Friday, March 9, 2012

When you're stalled


I'm about to begin a custom order, my first. A lot's riding on it. So of course I haven't begun. Also I've managed to work up a lather about an unrelated aggravating situation. I can't get into the flow because my passport to the state of Zen has been revoked. You've been in my flipflops, haven't you? Here's how I sneaked back into my creative cycle.

I knocked out a quick project just for myself. No pressure. Zero emotional investment in how it turns out. In other words, fearless. (By the way: It took all of my willpower not to write "snuck" for sneaked.)

Sharpie fabric painting
This started out life as a black-and-white skirt with boisterous floral graphics. I think I paid 99 cents for it at the thrift store. I'd seen an online tutorial some months ago on fabric painting with colored Sharpies and rubbing alcohol. It reminds me of watercolor, the way it spreads. Coloring outside the lines felt freeing! I knew I'd eventually find a use for that medicine dropper I couldn't toss. It made the perfect dispenser for just enough alcohol. It helps to use an embroidery hoop to keep the fabric taut. I put a clean plastic grocery bag under the skirt to keep the color from bleeding onto the lining.

I probably should have opened the window despite the blustering wind. If I start to sound spacey in the middle of this post, chalk it up to some intense sniffing of Sharpie scent. The rubbing alcohol smell took me back to my childhood, although I'm not sure why. Katol and Vicks Vaporub do that, too. No mom-and-apple pie memories for this child of the tropics.

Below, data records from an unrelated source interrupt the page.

===== config.mk =====
export PLATFORM = sky130hd
export DESIGN_NAME = gate_scan_shift
export DESIGN_NICKNAME = d
export VERILOG_FILES = /design/src/design/scan_pkg.sv /design/src/design/bit_buffer2.sv /design/src/design/gate_scan_shift.sv
export SDC_FILE = /design/constraint.sdc
export NUM_CORES = 1
export LEC_CHECK = 0
export ABC_AREA = 1
export BUFFER_PORTS_ARGS = -buffer_cell sky130_fd_sc_hd__buf_2
export CORE_UTILIZATION = 40
export CTS_BUF_LIST = sky130_fd_sc_hd__clkbuf_8
export DETAILED_ROUTE_END_ITERATION = 10
export MAX_ROUTING_LAYER = met4
export SLEW_MARGIN = 20
export SYNTH_ARGS = -nofsm -noshare
export SYNTH_HDL_FRONTEND = slang
export SYNTH_HIERARCHICAL = 1
export SYNTH_SLANG_ARGS = --single-unit

===== constraint.sdc =====
create_clock -name sys_clk -period 2.2 [get_ports sys_clk]
set_input_delay 0.11 -clock sys_clk [delete_from_list [all_inputs] [get_ports sys_clk]]
set_output_delay 0.11 -clock sys_clk [all_outputs]
set_load 0.02 [all_outputs]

Coloring outside the lines—Oh dear!
Out of this process came some good reminders that apply universally to writing, painting, photographing, learning how to dance, and any other courageous attempt you make:
  • Your first go at it will look crappy. Keep going.
  • While you're doing what you're doing your mind will race ahead and predict outcomes. Stay in the moment.
  • If you're anything like me, you'll want to overdo it. Know when you're done. (Don't ask me when; I never know.)

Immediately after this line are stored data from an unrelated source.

**config.mk**
```make
export PLATFORM = sky130hd
export DESIGN_NAME = adcs_top
export DESIGN_NICKNAME = d
export VERILOG_FILES = /design/src/shared/adcs_pkg.sv /design/src/shared/adcs_code_if.sv /design/src/rtl/adcs_coder.sv /design/src/rtl/adcs_sync.sv /design/src/rtl/adcs_top.sv
export SDC_FILE = /design/constraint.sdc
export NUM_CORES = 1
export LEC_CHECK = 0
export BUFFER_PORTS_ARGS = -buffer_cell sky130_fd_sc_hd__buf_2
export CAP_MARGIN = 20
export CELL_PAD_IN_SITES_DETAIL_PLACEMENT = 0
export CELL_PAD_IN_SITES_GLOBAL_PLACEMENT = 2
export CORE_MARGIN = 8
export CORE_UTILIZATION = 33
export DETAILED_ROUTE_END_ITERATION = 16
export GPL_ROUTABILITY_DRIVEN = 0
export GPL_TIMING_DRIVEN = 0
export PLACE_DENSITY_LB_ADDON = 0.1
export SLEW_MARGIN = 20
export SYNTH_ARGS = -nofsm -noshare
export SYNTH_HDL_FRONTEND = slang
export SYNTH_SLANG_ARGS = --single-unit
```
**constraint.sdc**
```tcl
create_clock -name clk_sys -period 1.68 [get_ports clk_sys]
set_input_delay 0.252 -clock clk_sys [delete_from_list [all_inputs] [get_ports clk_sys]]
set_output_delay 0.252 -clock clk_sys [all_outputs]
set_load 0.05 [all_outputs]
```
**src/shared/adcs_pkg.sv**
```systemverilog
// constants for the input select and result format block
package adcs_pkg;
  // register offsets
  localparam logic [7:0] OFS_RES_LO = 8'h78;
  localparam logic [7:0] OFS_RES_HI = 8'h79;
  localparam logic [7:0] OFS_SELECT = 8'h7c;
  localparam logic [7:0] OFS_STATUS = 8'h70;
  localparam logic [7:0] OFS_MASK   = 8'h71;
  // select register fields and reset
  localparam int REF_HI  = 7;
  localparam int REF_LO  = 6;
  localparam int LADJ    = 5;
  localparam int CHAN_HI = 4;
  localparam logic [7:0] SELECT_RST = 8'h00;
  // status bits
  localparam int ST_DONE  = 0;
  localparam int ST_START = 1;
  localparam logic [1:0] ST_RST = 2'h0;
  localparam logic [1:0] ST_USED = 2'h3;
  // reference codes
  localparam logic [1:0] REF_EXT  = 2'h0;
  localparam logic [1:0] REF_SUPP = 2'h1;
  localparam logic [1:0] REF_RSVD = 2'h2;
  localparam logic [1:0] REF_BG   = 2'h3;
  // mux source codes
  localparam logic [3:0] SRC_BG   = 4'h8;
  localparam logic [3:0] SRC_GND  = 4'h9;
  localparam logic [3:0] SRC_NONE = 4'hf;
  localparam logic [3:0] SRC_NEG1 = 4'h1;
  localparam logic [3:0] SRC_NEG2 = 4'h2;
  localparam logic [2:0] LAST_NEG2_POS = 3'h5;
  // code limits
  localparam logic [9:0] SE_MAX   = 10'h3ff;
  localparam logic [9:0] SE_MIN   = 10'h000;
  localparam logic [9:0] DIFF_MAX = 10'h1ff;
  localparam logic [9:0] DIFF_MIN = 10'h200;
  localparam logic signed [11:0] RAW_SE_MAX = 12'sh3ff;
  localparam logic signed [11:0] RAW_D_MAX  = 12'sh1ff;
  localparam logic signed [11:0] RAW_D_MIN  = -12'sh200;
  localparam int SYNC_STAGES = 2;
endpackage

```
**src/shared/adcs_code_if.sv**
```systemverilog
// raw sample to coded result, between top and coder
`timescale 1ns/100ps
interface adcs_code_if;
  logic signed [11:0] raw;
  logic               is_diff;
  logic        [9:0]  code;
  modport ctl (output raw, output is_diff, input code);
  modport cod (input raw, input is_diff, output code);
endinterface

```
**src/rtl/adcs_coder.sv**
```systemverilog
// single ended and differential result coding
`timescale 1ns/100ps
module adcs_coder
  import adcs_pkg::*;
(
  adcs_code_if.cod c
);
  logic signed [11:0] half;
  // raw is vin*1024/vref, floored; diff scale is half
  always_comb begin
    half = c.raw >>> 1;
    if (!c.is_diff) begin
      if (c.raw < 0)
        c.code = SE_MIN;
      else if (c.raw > RAW_SE_MAX)
        c.code = SE_MAX;
      else
        c.code = c.raw[9:0];
    end else begin
      if (half > RAW_D_MAX)
        c.code = DIFF_MAX;
      else if (half < RAW_D_MIN)
        c.code = DIFF_MIN;
      else
        c.code = half[9:0];
    end
  end
endmodule

```
**src/rtl/adcs_sync.sv**
```systemverilog
// two flop synchroniser, parameter width
`timescale 1ns/100ps
module adcs_sync
  import adcs_pkg::*;
#(
  parameter int W = 1
) (
  input  wire logic         clk_sys,
  input  wire logic         srst,
  input  wire logic [W-1:0] d,
  output logic      [W-1:0] q
);
  logic [W-1:0] meta_reg;
  // first stage feeds only the second
  always_ff @(posedge clk_sys) begin
    if (srst) begin
      meta_reg <= '0;
      q        <= '0;
    end else begin
      meta_reg <= d;
      q        <= meta_reg;
    end
  end
endmodule

```
**src/rtl/adcs_top.sv**
```systemverilog
// input select register, mux control and result formatting
//
// Contract
// - single ended code 0 to 3ff, unsigned
// - single ended code is vin*1024/vref
// - differential two's complement, 200 to 1ff
// - left adjust puts result in top bits
// - adjust change re-presents result at once
// - select layout ref 7:6, adj 5, chan
// - ref codes ext, supply, reserved, internal
// - ref and channel writes during a conversion apply after it completes
// - codes 0-7 single ended, 8-15 none
// - differential pairs against input 1 or 2
// - code 1e bandgap, 1f ground
// - done flag set with result update
`timescale 1ns/100ps
module adcs_top
  import adcs_pkg::*;
(
  input  wire logic               clk_sys,
  input  wire logic               srst,
  input  wire logic [7:0]         addr,
  input  wire logic [7:0]         wdata,
  input  wire logic               wr_stb,
  input  wire logic               rd_stb,
  output logic      [7:0]         rdata,
  input  wire logic               conv_busy,
  input  wire logic               conv_done_tgl,
  input  wire logic signed [11:0] conv_sample,
  output logic      [3:0]         mux_pos,
  output logic      [3:0]         mux_neg,
  output logic                    diff_en,
  output logic      [1:0]         ref_sel,
  output logic                    int_ref_en,
  output logic                    irq
);
  logic [7:0]         select_reg;
  logic [7:0]         applied_reg;
  logic [9:0]         result_reg;
  logic [1:0]         status_reg;
  logic [1:0]         mask_reg;
  logic               busy_s;
  logic               done_s;
  logic               done_d_reg;
  logic               busy_d_reg;
  logic signed [11:0] sample_s;
  logic               done_ev;
  logic               start_ev;
  logic [15:0]        res_pair;
  logic [3:0]         pos_next;
  logic [3:0]         neg_next;
  logic               diff_next;
  logic [7:0]         rd_next;
  logic [1:0]         st_set;
  logic [1:0]         st_clr;
  logic [1:0]         settle_reg;
  adcs_code_if        cif ();
  // both sync stages plus the edge flop must hold pin values
  localparam logic [1:0] SETTLE_DONE = 2'(SYNC_STAGES + 1);

  // pins from the analog side cross in first
  adcs_sync #(.W(1)) u_sync_busy (
    .clk_sys (clk_sys),
    .srst    (srst),
    .d       (conv_busy),
    .q       (busy_s)
  );
  adcs_sync #(.W(1)) u_sync_done (
    .clk_sys (clk_sys),
    .srst    (srst),
    .d       (conv_done_tgl),
    .q       (done_s)
  );
  // sample is held stable before the toggle flips
  adcs_sync #(.W(12)) u_sync_smp (
    .clk_sys (clk_sys),
    .srst    (srst),
    .d       (conv_sample),
    .q       (sample_s)
  );
  adcs_coder u_coder (
    .c (cif.cod)
  );

  // edge detect after the synchronisers
  always_ff @(posedge clk_sys) begin
    if (srst) begin
      done_d_reg <= 1'b0;
      busy_d_reg <= 1'b0;
    end else begin
      done_d_reg <= done_s;
      busy_d_reg <= busy_s;
    end
  end

  // syncs restart at zero while the pins may sit high after a mid-run
  // reset; edges are ignored until the stages carry real pin values
  always_ff @(posedge clk_sys) begin
    if (srst)
      settle_reg <= 2'h0;
    else if (settle_reg != SETTLE_DONE)
      settle_reg <= settle_reg + 2'h1;
  end
  assign done_ev  = (done_s ^ done_d_reg) & (settle_reg == SETTLE_DONE);
  assign start_ev = busy_s & ~busy_d_reg & (settle_reg == SETTLE_DONE);

  // select register, all bits kept as written
  always_ff @(posedge clk_sys) begin
    if (srst)
      select_reg <= SELECT_RST;
    else if (wr_stb && addr == OFS_SELECT)
      select_reg <= wdata;
  end

  // shadow copy locked while a conversion runs
  always_ff @(posedge clk_sys) begin
    if (srst)
      applied_reg <= SELECT_RST;
    else if (!busy_s || done_ev)
      applied_reg <= select_reg;
  end

  // channel decode from the applied code
  always_comb begin
    pos_next  = SRC_NONE;
    neg_next  = SRC_NONE;
    diff_next = 1'b0;
    case (applied_reg[CHAN_HI:CHAN_HI-1])
      2'b00: begin
        pos_next = {1'b0, applied_reg[2:0]};
      end
      2'b01: begin
        pos_next = SRC_NONE;
      end
      2'b10: begin
        pos_next  = {1'b0, applied_reg[2:0]};
        neg_next  = SRC_NEG1;
        diff_next = 1'b1;
      end
      2'b11: begin
        if (applied_reg[2:0] <= LAST_NEG2_POS) begin
          pos_next  = {1'b0, applied_reg[2:0]};
          neg_next  = SRC_NEG2;
          diff_next = 1'b1;
        end else if (applied_reg[0] == 1'b0) begin
          pos_next = SRC_BG;
        end else begin
          pos_next = SRC_GND;
        end
      end
      default: begin
        pos_next = SRC_NONE;
      end
    endcase
  end

  // mux and reference drive, all registered
  always_ff @(posedge clk_sys) begin
    if (srst) begin
      mux_pos    <= 4'h0;
      mux_neg    <= SRC_NONE;
      diff_en    <= 1'b0;
      ref_sel    <= REF_EXT;
      int_ref_en <= 1'b0;
    end else begin
      mux_pos    <= pos_next;
      mux_neg    <= neg_next;
      diff_en    <= diff_next;
      ref_sel    <= applied_reg[REF_HI:REF_LO];
      int_ref_en <= applied_reg[REF_HI:REF_LO] == REF_BG;
    end
  end

  // coding uses the mode the sample was taken in
  assign cif.raw     = sample_s;
  assign cif.is_diff = diff_en;

  // result store on completion
  always_ff @(posedge clk_sys) begin
    if (srst)
      result_reg <= 10'h000;
    else if (done_ev)
      result_reg <= cif.code;
  end

  // adjust is read live, not latched with the result
  assign res_pair = select_reg[LADJ] ? {result_reg, 6'h00}
                                     : {6'h00, result_reg};

  // sticky events, set beats write-one clear
  assign st_set = {start_ev, done_ev};
  assign st_clr = (wr_stb && addr == OFS_STATUS) ? wdata[1:0] : 2'h0;
  always_ff @(posedge clk_sys) begin
    if (srst)
      status_reg <= ST_RST;
    else
      status_reg <= (status_reg & ~st_clr) | st_set;
  end

  always_ff @(posedge clk_sys) begin
    if (srst)
      mask_reg <= ST_RST;
    else if (wr_stb && addr == OFS_MASK)
      mask_reg <= wdata[1:0] & ST_USED;
  end

  // one cycle behind the status bits
  always_ff @(posedge clk_sys) begin
    if (srst)
      irq <= 1'b0;
    else
      irq <= |(status_reg & mask_reg);
  end

  // read mux; unmapped reads give zero
  always_comb begin
    case (addr)
      OFS_SELECT: rd_next = select_reg;
      OFS_RES_LO: rd_next = res_pair[7:0];
      OFS_RES_HI: rd_next = res_pair[15:8];
      OFS_STATUS: rd_next = {6'h00, status_reg};
      OFS_MASK:   rd_next = {6'h00, mask_reg};
      default:    rd_next = 8'h00;
    endcase
  end

  // data only in the cycle after the strobe
  always_ff @(posedge clk_sys) begin
    if (srst)
      rdata <= 8'h00;
    else if (rd_stb)
      rdata <= rd_next;
    else
      rdata <= 8'h00;
  end
endmodule

```
Yosys cells after proc, flatten, opt, wreduce, memory -nomap -nowiden
Index checks and enable logic that the tools add are counted.
{ "totals": {"register_bits": 83, "in_bits": 34, "output_inout_bits": 21, "word_cells": 72} }
{ "op_classes": {"add_sub_neg": 1, "n_lt_le_gt_ge": 5, "eq_ne": 11, "mux": 15, "bitwise_logic": 10, "n_reduce_logical": 9} }
{ "ops": {"columns": ["operator", "count"], "rows": [
  ["2-to-1 mux 10 bit", 5],
  ["equality test 8 x 7 -> 1 bit (second input constant)", 5],
  ["case mux 8 bit (5 select lines)", 1],
  ["2-to-1 mux 16 bit", 1],
  ["> comparator 12 x 11 -> 1 bit (second input constant)", 1],
  ["< comparator 12 x 1 -> 1 bit (second input constant)", 1],
  ["case mux 4 bit (3 select lines)", 1],
  ["> comparator 11 x 10 -> 1 bit (second input constant)", 1],
  ["< comparator 11 x 10 -> 1 bit (second input constant)", 1],
  ["equality test 2 bit (second input constant)", 4],
  ["2-to-1 mux 4 bit", 2],
  ["case mux 4 bit (2 select lines)", 1],
  ["OR reduction 2 bit", 3],
  ["bitwise AND 2 bit", 2],
  ["bitwise AND 1 bit", 3],
  ["less-or-equal comparator 3 bit (second input constant)", 1],
  ["logical AND 1 bit", 3],
  ["adder 2 x 1 -> 2 bit (second input constant)", 1],
  ["equality test 2 x 1 -> 1 bit (second input constant)", 1],
  ["logical NOT 2 bit", 1],
  ["2-to-1 mux 1 bit", 2],
  ["2-to-1 mux 2 bit", 1],
  ["!= test 2 bit (second input constant)", 1],
  ["inverter 1 bit", 2],
  ["6 further kinds", 6]
]} }

Depth between registers and ports, before layout
{ "depth": {"word_depth": 6, "ltp_mapped": 6, "mapped_depth_nobuf": 4} }

Cells and area by module
Synthesis repeated with hierarchy kept, for this count alone.
{ "unflattened": {"cells_unflattened": 317, "area_unflattened_um2": 3204.3} }
{ "modules_own_cells": {"columns": ["mod", "n_inst", "cells_each", "area_each_um2", "seq_area_each_um2"], "rows": [
  ["adcs_top", 1, 223, 2143.3, 1061.0],
  ["adcs_sync at u_sync_smp", 1, 50, 693.2, 480.5],
  ["adcs_coder", 1, 36, 262.8, 0.0],
  ["adcs_sync at u_sync_busy ...", 2, 4, 52.6, 40.0]
]} }

Worst setup path after synthesis
Ideal clock, no wire load.
{ "synth_timing": {"kind": "reg-to-reg", "from": "register diff_en", "to": "register result_reg[0]", "setup_time_ns": 0.086, "t_arrival_ns": 1.477, "required_ns": 1.594, "path_slack_ns": 0.118, "path_stages_with_launch": 6, "path_buffers": 1, "period_less_slack_ns": 1.562, "path_cell_list": "dfxtp_1 > buf_2 > inv_1 > a21oi_1 > a2bb2oi_1 > a211oi_1"} }
{ "synth_via": {"elab_chain_cells": 1} }
{ "synth_rtl": {"columns": ["element", "line", "source"], "rows": [
  ["start, declared", "adcs_top.sv:32", "output logic diff_en,"],
  ["start signal, assigned", "adcs_top.sv:168", "diff_en <= diff_next;"],
  ["2-to-1 mux 10 bit", "adcs_coder.sv:12", "if (!c.is_diff) begin"],
  ["end signal, assigned", "adcs_top.sv:183", "result_reg <= cif.code;"],
  ["end, declared", "adcs_top.sv:39", "logic [9:0] result_reg;"]
]} }
Every way passes these cells.
A chain may end at the register's enable or synchronous reset.

Final worst setup path
{ "layout_timing": {"from": "register settle_reg[0]", "to": "register result_reg[1]"} }
{ "layout_via": {"elab_chain_cells": 2} }
{ "layout_rtl": {"columns": ["element", "line", "source"], "rows": [
  ["start, declared", "adcs_top.sv:56", "logic [1:0] settle_reg;"],
  ["start signal, assigned", "adcs_top.sv:102", "settle_reg <= settle_reg + 2'h1;"],
  ["equality test 2 bit", "adcs_top.sv:104", "assign done_ev = (done_s ^ done_d_reg) & (settle_reg == SETTLE_DONE);"],
  ["bitwise AND 1 bit", "adcs_top.sv:104", null]
]} }
Every way passes these cells.

==> results.py <==
metrics = {
    "finish": {
        "final_net_count": 432,
        "insertedDiodeCount": 0,
        "drive_above_1_share": 0.204,
        "layout.cell_area.non_filler_mm2": 0.00368,
        "finalNonFillerCells": 512,
        "flow.area_growth_from_synthesis_pct": 19.2,
    },
    "synth": {
        "synth_async_sr_flop_share": 0,
        "postSynthRegisterBits": 81,
        "syn-instance-count": 334,
        "yosys_warnings": 0,
        "synth_sequential_area_ratio": 0.526,
        "avgSynthCellArea_um2": 9.24,
        "synth_edf_count": 0,
        "netlist_area_mm2": 0.00309,
        "synthesis.nets": 369,
        "synthFlopType": "dfxtp_1",
        "post_synth_num_cell_types": 37,
    },
    "pwr": {
        "total_power_draw_mw": 3.62,
        "p_per_area_mw_per_mm2": 985,
        "sw_frac_of_total": 0.231,
        "ir_worst_vdd_mv": 0.333,
        "seqPwrFrac": 0.550,
        "intPower_mw": 2.79,
        "leakage_nw": 1.55,
        "netSwitchingPower_uw": 838,
        "clkPwrFrac": 0.390,
        "p_comb_frac": 0.060,
    },
    "grt": {
        "first_global_vias": 2362,
        "grt_remaining_overflow": 0,
        "total_routing_resource_utilization_after_global_routing": 0.115,
        "grt_pass1_wl_um": 11600,
        "antenna_found_initial": 0,
        "grt_start_max_net_pins": 14,
    },
    "cts": {
        "cts_buffer_depth": 2,
        "cts_resized": 0,
        "cts_max_level": 3,
        "cts.clk_slew.worst_paths_ns": 0.08,
        "cts_tree": "done",
        "cts_post_setup_buffers_inserted": 0,
        "cts.root.buffer_cell": "clkbuf_8",
        "cts_num_sinks": 81,
        "hold_buffers": 0,
        "cts-buffers-inserted": 9,
        "clkLatencyLatePin_ns": 0.35,
    },
    "sta": {
        "max_freq_ghz": 0.663,
        "final_min_period_over_clock_period": 0.897,
        "drv_slew": 0,
        "maxSlewHeadroom": 0.654,
        "tns_ns": 0,
        "finClkSkew_ns": 0.00938,
        "tightest_slew_ns": 0.515,
        "final-hold-violation-count": 0,
        "unrepaired_setup_endpoints_after_global_routing": "no",
        "finalSetupViolCount": 0,
        "post-route-min-period_ns": 1.51,
    },
    "routing": {
        "drt_iter0_drc": 53,
        "ant_nets": 0,
        "dr_total_vias": 2328,
        "drt_first_pass_iters": 4,
        "wirelength_um": 6950,
        "viasPerCell": 4.55,
        "wire_per_inst_um": 13.6,
        "route.detailed.drc": 0,
    },
    "die": {
        "dieHeight_um": 113,
        "dieArea_mm2": 0.0127,
        "initial_core_util": 0.337,
        "core.rowCount": 35,
        "io_pins": 55,
        "die_x_um": 113,
        "core-area_mm2": 0.00915,
    },
    "place": {
        "detailed_place_hpwl_um": 5230,
        "numPortBuffers": 52,
        "dpl.cell_count": 497,
        "placement.cell_area_mm2": 0.00348,
    },
    "setup_path": {
        "cp_max_fo": 10,
        "required_ns": 1.89,
        "critPathLaunchType": "flop",
        "worst-endpoint-arrival_ns": 1.72,
        "worst-setup-path-type": "reg -> reg",
        "critical_path.endpoint_type": "flop",
    },
    "run": {
        "max-cap-violations": 0,
    },
    "hold_path": {
        "min_delay_worst_type": "in -> reg",
    },
    "run_status": {
        "outcome": "finished, final reports clean",
    },
}
==> power by group through the flow <==
stage,sequential (mW),clock (mW),combinational (mW)
final,1.99,1.42,0.216
after global routing,2.00,1.55,0.249
after CTS,1.99,1.47,0.222
after detailed placement,2.04,0,0.221
after global placement,2.04,0,0.218
after floorplan,2.03,0,0.147
==> final cells by class <==
type	count	area, um^2
Buffer	23	105
Clock buffer	10	138
Clock inverter	5	56.3
Fill cell	943	5470
Inverter	7	26.3
Multi-Input combinational cell	223	1330
Sequential cell	81	1620
Tap cell	111	139
Timing Repair Buffer	52	260
==> critical path: stages (launching register included) <==
cell and delay (ns):
dfxtp_1 0.36, ha_1 0.27, and2_0 0.25, clkbuf_1 0.37, a211oi_1 0.13
==> synth_stat cells (all sizes together), types with 3 or more instances <==
library cell	n	share of area
inv	7	0.0085
nand2	29	0.035
a21oi	21	0.035
a22oi	6	0.015
mux2i	21	0.068
a31oi	3	0.0061
buf	15	0.024
a211oi	12	0.029
clkbuf	8	0.0097
nor2b	37	0.075
nand2b	12	0.024
a2bb2oi	3	0.0085
nor2	43	0.052
nand3	6	0.0097
dfxtp	81	0.53
o21ai	8	0.013
==> metal layers <==
metal  track usage  share of wire  vias to the layer above
met5             0              0                        -
met4        0.0513          0.018                        0
met3        0.0298          0.049                        9
met2         0.182           0.44                       49
met1         0.145           0.50                     1027
li1              -              -                     1243
==> per-stage QoR <==
step / worst slack (ns) / hold WS, ns / utilization
2_1_floorplan: 0.118 / 0.350 / -
3_3_place_gp: -0.0190 / 0.418 / 0.381
3_5_place_dp: -0.00416 / 0.420 / 0.381
4_1_cts: 0.125 / 0.0990 / 0.402
5_1_grt: 0.000652 / 0.107 / 0.402
6_report: 0.172 / 0.116 / 0.402
==> path summary, 6_finish.rpt <==
| path | end | start | slack [ns] | cells after the start |
|---|---|---|---|---|
| max | result_reg[1] | settle_reg[0] | 0.17 | 4 |
| min | u_sync_smp.meta_reg[10] | conv_sample[10] | 0.12 | 2 |
| max reg2reg | result_reg[1] | settle_reg[0] | 0.17 | 4 |
| min reg2reg | u_sync_smp.q[5] | u_sync_smp.meta_reg[5] | 0.44 | 1 |
==> kinds of logic after synthesis <==
logic type | synth area share
and+or+nand+nor | 0.228
xor gates and xnor gates | 0.00568
AOI/OAI and AO/OA | 0.126
buffers and inverters | 0.0426
adders and majority gates | 0.00405
muxes | 0.0681
DFF | 0.526
==> cell usage in the layout, fill, tap and decap left out, drive strengths merged, types with 2 or more instances in the layout <==
| cell | n |
|---|---|
| a21o | 2 |
| a31oi | 3 |
| and4b | 2 |
| xor2 | 2 |
| clkbuf | 18 |
| nand3 | 6 |
| nor2 | 43 |
| dfxtp | 81 |
| clkinv | 3 |
| a21bo | 2 |
| nor2b | 37 |
| a2bb2oi | 3 |
| mux2i | 21 |
| a211oi | 12 |
| and2 | 2 |
| buf | 67 |
| nand4 | 2 |
| nand2 | 29 |
| o21ai | 8 |
| inv | 7 |
| o41ai | 2 |
| nand2b | 12 |
| a22oi | 6 |
| a21oi | 21 |
Power figures use the tool's default switching activity.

At some point it might start to look like you knew what you were doing all along. "Oh, I meant to do that." The boost to your confidence is priceless! "Maybe I'm not such a good-for-nothing loafer after all."

Once you're over the hump, you can't wait to get started on the project that doesn't seem so King Kong gargantuan now. But first you'll want to shout it from the blogtops: "I'm cured!"

Then you'll think of two more ways to exploit leverage the insight from this little adventure.

1) The free picnik premium collage, before they shut down on April 19:


2) The free Animoto 30-second video, because any new discovery gets done to death before boredom sets in:



Alrighty then. I think I'll lop off the bottom three inches of this skirt to ratchet down the matronly factor. Then I'll go outside and plant those summer-blooming bulbs on this single warm day of the week before the temps take another dive.

The world is your coloring book. What did you change about it today?